↓↓↓

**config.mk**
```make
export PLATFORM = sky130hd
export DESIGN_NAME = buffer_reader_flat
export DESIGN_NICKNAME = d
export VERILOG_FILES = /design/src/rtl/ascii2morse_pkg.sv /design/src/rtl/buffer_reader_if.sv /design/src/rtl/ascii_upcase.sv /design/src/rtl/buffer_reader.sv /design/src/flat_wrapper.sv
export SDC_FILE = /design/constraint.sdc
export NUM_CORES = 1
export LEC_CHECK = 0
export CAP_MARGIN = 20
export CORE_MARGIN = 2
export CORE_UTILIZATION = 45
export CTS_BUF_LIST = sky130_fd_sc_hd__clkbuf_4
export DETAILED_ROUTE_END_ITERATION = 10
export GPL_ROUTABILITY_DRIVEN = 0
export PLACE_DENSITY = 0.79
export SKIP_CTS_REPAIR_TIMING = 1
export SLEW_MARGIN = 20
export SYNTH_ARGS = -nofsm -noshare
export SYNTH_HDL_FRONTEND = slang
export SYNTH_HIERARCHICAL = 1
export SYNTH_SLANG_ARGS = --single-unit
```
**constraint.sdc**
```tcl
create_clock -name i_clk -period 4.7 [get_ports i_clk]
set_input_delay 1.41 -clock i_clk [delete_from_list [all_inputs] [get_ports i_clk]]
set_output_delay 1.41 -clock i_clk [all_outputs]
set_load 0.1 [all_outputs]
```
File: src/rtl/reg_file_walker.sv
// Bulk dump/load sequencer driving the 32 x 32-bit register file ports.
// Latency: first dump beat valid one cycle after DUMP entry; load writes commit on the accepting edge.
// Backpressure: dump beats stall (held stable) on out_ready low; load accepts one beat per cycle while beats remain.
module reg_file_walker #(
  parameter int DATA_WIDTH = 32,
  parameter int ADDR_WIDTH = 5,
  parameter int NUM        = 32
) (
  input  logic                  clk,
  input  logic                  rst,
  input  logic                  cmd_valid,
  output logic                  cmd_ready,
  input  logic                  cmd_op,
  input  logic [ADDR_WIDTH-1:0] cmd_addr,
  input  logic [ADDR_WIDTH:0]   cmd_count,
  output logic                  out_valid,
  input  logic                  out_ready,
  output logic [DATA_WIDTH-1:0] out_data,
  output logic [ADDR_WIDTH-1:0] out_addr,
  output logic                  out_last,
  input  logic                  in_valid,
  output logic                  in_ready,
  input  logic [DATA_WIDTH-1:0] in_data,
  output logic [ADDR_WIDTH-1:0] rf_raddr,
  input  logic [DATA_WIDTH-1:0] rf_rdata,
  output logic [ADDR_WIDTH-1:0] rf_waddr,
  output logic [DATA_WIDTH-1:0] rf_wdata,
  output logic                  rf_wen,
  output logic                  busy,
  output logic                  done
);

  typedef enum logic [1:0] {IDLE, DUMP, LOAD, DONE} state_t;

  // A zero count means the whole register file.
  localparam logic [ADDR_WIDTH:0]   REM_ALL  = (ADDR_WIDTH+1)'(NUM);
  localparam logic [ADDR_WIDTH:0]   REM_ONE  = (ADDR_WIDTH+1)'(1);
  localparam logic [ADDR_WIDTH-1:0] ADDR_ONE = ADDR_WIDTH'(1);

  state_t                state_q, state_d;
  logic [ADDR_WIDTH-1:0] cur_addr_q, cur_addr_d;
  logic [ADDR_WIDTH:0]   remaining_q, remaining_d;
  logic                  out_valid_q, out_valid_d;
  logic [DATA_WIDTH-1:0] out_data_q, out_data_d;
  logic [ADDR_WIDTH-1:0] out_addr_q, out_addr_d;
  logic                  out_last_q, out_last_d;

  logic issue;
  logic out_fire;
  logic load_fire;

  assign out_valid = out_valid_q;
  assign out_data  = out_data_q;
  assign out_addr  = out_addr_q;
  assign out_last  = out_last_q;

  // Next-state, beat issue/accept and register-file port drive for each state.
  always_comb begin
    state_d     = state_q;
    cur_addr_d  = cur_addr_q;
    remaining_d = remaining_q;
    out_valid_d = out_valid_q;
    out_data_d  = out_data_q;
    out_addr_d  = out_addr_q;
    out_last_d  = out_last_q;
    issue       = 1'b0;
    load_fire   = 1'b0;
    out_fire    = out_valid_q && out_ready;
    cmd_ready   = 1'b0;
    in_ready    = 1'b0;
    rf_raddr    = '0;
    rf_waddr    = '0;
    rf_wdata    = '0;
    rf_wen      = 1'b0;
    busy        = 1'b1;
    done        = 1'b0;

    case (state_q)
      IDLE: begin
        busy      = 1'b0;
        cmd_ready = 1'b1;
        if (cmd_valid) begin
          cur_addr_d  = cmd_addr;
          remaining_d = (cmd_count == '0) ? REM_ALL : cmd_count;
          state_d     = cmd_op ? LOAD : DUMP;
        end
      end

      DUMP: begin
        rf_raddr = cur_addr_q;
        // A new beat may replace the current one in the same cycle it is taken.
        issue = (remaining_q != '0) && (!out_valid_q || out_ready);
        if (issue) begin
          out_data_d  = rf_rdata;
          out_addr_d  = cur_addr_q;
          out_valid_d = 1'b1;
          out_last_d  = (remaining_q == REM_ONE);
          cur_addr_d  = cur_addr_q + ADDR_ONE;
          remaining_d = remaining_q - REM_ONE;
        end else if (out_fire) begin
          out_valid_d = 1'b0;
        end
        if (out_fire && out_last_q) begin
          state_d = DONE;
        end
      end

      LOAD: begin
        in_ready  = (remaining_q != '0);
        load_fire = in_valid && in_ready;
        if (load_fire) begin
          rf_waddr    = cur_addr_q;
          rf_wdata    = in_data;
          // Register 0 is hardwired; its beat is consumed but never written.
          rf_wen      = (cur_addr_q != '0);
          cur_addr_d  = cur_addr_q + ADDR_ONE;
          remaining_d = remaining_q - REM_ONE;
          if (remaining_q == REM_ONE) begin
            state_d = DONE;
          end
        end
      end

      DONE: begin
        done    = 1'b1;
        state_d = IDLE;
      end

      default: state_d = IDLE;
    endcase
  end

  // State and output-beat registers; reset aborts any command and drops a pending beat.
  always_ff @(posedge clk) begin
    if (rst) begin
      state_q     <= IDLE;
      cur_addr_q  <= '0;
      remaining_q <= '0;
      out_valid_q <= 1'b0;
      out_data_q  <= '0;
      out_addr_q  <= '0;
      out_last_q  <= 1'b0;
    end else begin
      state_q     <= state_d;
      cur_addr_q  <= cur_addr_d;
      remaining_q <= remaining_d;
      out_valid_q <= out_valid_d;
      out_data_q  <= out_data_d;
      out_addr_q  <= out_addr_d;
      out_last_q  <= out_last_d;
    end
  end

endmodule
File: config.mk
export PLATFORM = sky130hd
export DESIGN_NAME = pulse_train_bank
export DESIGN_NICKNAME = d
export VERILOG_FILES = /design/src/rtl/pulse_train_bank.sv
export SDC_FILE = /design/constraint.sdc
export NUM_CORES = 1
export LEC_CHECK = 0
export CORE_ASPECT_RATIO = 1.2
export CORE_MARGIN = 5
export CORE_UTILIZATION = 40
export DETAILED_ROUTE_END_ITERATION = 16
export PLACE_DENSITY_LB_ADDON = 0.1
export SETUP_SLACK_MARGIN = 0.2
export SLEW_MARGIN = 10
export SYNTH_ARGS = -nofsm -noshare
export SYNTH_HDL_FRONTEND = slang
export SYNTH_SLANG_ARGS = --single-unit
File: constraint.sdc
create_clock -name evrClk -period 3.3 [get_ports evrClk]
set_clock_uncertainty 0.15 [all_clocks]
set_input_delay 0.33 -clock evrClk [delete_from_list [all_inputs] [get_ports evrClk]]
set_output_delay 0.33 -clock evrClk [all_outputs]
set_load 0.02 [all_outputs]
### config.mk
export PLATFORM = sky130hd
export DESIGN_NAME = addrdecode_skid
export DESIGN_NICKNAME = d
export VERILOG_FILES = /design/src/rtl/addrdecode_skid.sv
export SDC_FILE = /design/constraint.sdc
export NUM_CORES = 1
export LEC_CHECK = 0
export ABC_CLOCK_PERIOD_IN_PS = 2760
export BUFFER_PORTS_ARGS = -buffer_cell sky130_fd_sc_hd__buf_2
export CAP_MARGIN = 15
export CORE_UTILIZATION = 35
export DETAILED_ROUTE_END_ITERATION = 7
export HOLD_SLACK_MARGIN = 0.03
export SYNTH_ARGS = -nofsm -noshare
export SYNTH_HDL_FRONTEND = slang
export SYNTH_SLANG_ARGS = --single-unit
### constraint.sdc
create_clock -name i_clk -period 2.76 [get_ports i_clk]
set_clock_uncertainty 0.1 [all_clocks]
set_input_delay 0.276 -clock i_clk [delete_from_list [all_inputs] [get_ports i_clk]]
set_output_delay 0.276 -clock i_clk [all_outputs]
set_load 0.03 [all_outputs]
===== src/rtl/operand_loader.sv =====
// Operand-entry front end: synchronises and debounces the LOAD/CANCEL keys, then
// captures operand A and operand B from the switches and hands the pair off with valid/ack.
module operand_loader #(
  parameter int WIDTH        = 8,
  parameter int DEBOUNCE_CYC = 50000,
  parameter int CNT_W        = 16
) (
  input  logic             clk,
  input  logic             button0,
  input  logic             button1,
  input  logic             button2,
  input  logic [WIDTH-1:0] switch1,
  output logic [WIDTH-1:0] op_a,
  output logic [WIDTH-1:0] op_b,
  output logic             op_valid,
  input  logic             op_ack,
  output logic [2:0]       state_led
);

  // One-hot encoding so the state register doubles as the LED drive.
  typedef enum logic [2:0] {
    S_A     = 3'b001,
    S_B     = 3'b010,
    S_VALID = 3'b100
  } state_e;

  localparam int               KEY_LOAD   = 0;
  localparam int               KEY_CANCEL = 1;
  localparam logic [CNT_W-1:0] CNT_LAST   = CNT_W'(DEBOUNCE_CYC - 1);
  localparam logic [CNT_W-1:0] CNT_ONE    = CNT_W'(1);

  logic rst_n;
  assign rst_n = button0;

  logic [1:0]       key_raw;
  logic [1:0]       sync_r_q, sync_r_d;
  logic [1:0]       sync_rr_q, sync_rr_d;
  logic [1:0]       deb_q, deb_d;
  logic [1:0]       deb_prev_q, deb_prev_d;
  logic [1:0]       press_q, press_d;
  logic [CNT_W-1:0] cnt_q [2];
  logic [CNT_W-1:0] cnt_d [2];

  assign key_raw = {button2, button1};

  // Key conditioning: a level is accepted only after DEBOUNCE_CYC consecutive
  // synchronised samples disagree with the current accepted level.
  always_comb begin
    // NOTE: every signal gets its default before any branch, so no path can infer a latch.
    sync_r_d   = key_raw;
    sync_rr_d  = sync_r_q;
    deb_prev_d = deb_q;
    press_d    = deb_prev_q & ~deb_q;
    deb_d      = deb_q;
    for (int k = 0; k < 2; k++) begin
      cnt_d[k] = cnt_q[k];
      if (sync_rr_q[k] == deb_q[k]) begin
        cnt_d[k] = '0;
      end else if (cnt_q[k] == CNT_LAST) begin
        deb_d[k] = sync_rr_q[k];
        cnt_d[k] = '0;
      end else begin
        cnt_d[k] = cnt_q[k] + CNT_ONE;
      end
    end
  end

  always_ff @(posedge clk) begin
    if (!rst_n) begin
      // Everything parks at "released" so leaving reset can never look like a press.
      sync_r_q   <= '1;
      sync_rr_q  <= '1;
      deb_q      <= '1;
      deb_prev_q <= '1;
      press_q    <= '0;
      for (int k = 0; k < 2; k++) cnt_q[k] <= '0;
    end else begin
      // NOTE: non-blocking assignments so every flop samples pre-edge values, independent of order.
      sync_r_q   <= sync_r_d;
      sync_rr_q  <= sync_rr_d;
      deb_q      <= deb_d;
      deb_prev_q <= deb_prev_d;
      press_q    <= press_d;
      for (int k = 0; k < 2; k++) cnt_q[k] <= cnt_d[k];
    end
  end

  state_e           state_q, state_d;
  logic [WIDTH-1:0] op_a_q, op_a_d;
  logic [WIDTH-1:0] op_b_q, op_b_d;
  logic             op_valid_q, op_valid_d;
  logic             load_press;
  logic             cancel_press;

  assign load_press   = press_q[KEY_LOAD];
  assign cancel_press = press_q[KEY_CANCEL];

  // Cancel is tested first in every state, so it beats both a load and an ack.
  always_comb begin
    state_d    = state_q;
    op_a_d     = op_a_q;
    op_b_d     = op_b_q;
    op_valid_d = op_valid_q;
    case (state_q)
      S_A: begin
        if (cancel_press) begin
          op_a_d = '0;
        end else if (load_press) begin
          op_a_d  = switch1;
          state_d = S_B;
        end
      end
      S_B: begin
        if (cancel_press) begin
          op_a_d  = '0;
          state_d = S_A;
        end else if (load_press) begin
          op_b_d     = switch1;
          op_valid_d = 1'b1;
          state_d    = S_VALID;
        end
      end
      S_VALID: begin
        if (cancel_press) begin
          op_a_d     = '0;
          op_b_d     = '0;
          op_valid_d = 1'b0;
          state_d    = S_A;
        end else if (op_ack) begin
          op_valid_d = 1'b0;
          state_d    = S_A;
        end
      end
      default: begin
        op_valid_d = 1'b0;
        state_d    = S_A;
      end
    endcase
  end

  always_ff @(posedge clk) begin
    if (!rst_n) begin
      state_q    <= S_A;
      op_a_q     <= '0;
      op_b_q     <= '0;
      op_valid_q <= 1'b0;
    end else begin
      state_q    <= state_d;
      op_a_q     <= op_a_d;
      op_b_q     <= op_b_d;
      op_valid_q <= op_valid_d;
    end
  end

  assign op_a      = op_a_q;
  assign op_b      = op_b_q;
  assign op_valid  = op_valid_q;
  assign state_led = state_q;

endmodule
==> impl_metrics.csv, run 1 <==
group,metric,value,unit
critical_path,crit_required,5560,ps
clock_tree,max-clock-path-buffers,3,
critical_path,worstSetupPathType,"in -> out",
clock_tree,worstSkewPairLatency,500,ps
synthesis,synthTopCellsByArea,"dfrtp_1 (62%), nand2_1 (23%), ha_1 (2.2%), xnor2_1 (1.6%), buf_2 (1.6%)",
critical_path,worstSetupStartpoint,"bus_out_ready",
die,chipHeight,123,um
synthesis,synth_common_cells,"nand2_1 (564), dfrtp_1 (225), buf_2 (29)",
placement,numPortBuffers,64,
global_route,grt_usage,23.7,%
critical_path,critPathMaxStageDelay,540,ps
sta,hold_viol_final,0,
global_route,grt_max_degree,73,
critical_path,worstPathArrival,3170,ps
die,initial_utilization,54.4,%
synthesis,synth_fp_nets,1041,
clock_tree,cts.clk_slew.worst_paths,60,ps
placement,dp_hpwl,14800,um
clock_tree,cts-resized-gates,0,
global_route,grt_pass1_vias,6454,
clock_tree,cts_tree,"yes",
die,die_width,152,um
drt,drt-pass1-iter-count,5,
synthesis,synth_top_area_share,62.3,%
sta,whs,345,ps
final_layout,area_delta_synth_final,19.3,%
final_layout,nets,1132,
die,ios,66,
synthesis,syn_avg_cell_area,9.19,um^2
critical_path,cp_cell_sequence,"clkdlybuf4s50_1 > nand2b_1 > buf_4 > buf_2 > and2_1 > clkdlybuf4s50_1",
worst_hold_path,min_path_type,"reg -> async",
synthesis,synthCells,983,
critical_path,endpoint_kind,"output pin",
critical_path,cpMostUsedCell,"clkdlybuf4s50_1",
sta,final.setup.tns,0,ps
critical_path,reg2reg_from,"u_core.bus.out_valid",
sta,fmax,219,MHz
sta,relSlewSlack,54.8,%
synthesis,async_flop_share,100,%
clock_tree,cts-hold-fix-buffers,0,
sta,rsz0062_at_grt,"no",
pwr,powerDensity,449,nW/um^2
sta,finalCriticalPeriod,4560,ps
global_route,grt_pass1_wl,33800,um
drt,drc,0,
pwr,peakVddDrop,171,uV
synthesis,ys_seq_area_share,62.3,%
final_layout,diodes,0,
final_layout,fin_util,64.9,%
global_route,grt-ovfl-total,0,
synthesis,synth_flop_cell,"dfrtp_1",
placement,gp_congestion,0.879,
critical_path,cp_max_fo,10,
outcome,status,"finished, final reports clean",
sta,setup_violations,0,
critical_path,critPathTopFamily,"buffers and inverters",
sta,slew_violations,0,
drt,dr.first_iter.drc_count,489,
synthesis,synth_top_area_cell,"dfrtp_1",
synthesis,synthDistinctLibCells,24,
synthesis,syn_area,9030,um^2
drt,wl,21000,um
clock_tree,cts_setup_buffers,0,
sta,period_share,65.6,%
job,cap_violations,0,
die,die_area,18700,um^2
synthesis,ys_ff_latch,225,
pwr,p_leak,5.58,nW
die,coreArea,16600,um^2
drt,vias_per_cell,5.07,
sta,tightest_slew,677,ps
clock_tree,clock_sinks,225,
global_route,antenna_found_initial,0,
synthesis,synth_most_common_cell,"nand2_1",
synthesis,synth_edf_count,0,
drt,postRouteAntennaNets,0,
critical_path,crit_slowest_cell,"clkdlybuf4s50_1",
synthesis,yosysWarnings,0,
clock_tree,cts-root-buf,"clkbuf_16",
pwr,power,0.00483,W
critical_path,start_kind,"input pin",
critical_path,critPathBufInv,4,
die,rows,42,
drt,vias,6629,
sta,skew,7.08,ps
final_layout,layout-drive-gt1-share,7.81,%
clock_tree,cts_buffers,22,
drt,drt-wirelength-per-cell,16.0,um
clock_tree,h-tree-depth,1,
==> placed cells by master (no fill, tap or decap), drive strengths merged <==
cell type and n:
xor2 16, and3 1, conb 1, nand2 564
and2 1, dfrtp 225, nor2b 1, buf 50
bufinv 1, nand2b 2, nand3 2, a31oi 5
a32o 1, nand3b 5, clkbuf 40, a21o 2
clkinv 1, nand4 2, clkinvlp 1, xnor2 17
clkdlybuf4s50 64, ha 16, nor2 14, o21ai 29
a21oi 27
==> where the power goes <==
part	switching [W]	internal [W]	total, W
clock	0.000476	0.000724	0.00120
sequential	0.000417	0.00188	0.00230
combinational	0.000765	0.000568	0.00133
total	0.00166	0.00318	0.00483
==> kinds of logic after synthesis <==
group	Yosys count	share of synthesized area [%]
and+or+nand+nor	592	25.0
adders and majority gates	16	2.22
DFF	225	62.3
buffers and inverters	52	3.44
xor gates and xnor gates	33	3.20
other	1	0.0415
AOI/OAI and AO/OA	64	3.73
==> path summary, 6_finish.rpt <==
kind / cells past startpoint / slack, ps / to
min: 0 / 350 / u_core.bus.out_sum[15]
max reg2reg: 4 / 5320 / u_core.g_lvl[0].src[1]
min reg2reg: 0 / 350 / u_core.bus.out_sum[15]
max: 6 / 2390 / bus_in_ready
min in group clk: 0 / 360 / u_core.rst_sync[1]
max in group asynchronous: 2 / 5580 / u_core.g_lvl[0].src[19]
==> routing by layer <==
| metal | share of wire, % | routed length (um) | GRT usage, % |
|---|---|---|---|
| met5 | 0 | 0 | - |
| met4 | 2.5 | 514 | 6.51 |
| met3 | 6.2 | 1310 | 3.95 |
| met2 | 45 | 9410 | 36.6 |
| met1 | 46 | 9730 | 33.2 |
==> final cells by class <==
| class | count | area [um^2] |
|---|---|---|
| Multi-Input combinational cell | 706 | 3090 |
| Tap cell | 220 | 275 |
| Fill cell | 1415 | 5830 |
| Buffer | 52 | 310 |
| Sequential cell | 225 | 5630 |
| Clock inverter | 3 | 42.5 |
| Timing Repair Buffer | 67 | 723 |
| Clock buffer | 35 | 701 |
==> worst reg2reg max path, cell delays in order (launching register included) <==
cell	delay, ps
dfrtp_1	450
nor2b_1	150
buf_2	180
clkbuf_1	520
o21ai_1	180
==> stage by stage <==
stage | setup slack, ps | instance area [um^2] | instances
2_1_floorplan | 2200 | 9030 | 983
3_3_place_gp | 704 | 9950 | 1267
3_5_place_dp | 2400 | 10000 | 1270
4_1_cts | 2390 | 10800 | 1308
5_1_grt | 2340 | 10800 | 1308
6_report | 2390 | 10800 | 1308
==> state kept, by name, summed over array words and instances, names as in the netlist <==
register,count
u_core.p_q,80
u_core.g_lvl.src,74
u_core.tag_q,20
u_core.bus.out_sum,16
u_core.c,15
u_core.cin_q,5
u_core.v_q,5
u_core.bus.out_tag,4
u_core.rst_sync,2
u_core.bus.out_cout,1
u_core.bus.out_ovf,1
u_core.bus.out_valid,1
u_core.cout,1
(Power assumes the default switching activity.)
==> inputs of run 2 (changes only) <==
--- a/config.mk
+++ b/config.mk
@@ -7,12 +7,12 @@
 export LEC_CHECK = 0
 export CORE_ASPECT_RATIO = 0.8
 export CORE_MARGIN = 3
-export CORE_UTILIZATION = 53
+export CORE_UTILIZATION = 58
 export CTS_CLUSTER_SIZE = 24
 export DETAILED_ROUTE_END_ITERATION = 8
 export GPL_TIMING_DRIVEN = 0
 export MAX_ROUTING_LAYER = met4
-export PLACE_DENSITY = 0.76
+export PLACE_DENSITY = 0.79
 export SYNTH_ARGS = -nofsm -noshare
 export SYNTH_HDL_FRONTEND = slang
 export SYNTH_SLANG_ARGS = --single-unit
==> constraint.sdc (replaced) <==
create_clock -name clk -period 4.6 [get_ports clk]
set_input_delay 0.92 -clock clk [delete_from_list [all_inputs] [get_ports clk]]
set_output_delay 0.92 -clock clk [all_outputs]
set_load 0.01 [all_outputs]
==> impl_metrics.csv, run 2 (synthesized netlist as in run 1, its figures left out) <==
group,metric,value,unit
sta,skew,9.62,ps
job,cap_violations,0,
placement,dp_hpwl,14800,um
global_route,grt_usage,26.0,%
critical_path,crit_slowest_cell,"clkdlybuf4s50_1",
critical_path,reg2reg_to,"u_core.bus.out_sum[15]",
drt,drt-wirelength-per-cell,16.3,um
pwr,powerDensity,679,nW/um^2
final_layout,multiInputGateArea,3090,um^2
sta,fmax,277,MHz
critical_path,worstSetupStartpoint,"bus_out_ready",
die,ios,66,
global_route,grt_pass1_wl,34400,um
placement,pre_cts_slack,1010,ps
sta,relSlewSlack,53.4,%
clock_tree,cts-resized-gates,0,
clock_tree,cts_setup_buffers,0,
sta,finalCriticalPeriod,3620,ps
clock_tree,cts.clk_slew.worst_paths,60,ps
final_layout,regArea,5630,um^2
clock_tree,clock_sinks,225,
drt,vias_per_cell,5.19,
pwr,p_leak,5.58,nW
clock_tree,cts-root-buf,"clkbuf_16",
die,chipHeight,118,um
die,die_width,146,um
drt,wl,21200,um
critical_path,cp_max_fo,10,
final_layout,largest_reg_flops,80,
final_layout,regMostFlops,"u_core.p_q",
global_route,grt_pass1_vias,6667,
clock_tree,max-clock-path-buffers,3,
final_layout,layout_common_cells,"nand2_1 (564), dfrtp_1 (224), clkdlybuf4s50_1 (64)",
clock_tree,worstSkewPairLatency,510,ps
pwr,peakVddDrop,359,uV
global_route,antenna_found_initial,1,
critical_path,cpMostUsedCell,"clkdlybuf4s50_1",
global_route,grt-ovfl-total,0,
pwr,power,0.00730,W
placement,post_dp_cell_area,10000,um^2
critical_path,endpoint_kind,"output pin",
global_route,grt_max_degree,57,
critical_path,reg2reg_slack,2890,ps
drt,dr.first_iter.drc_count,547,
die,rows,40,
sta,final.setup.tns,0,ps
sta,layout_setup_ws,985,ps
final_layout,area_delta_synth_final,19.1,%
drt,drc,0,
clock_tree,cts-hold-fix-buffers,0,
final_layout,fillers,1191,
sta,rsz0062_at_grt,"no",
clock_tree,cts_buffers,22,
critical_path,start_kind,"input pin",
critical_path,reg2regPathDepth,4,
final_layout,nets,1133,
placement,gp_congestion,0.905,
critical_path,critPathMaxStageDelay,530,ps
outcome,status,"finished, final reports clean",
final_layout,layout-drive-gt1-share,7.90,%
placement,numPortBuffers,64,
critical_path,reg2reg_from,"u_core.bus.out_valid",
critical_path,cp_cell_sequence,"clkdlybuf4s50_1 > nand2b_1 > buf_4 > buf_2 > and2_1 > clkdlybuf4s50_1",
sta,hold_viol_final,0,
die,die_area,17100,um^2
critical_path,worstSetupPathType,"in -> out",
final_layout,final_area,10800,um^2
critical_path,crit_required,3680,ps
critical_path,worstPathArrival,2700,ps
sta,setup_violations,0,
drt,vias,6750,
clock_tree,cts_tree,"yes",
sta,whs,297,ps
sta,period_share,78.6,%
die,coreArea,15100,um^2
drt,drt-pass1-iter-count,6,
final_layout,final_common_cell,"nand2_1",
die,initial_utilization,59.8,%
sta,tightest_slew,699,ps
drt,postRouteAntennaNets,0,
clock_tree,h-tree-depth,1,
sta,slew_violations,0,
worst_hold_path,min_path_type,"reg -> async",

↑↑↑

> **Task statement**
Find and copy each line above that includes the string "critPathMaxStageDelay".

> **Completed exercise**
critical_path,critPathMaxStageDelay,540,ps
critical_path,critPathMaxStageDelay,530,ps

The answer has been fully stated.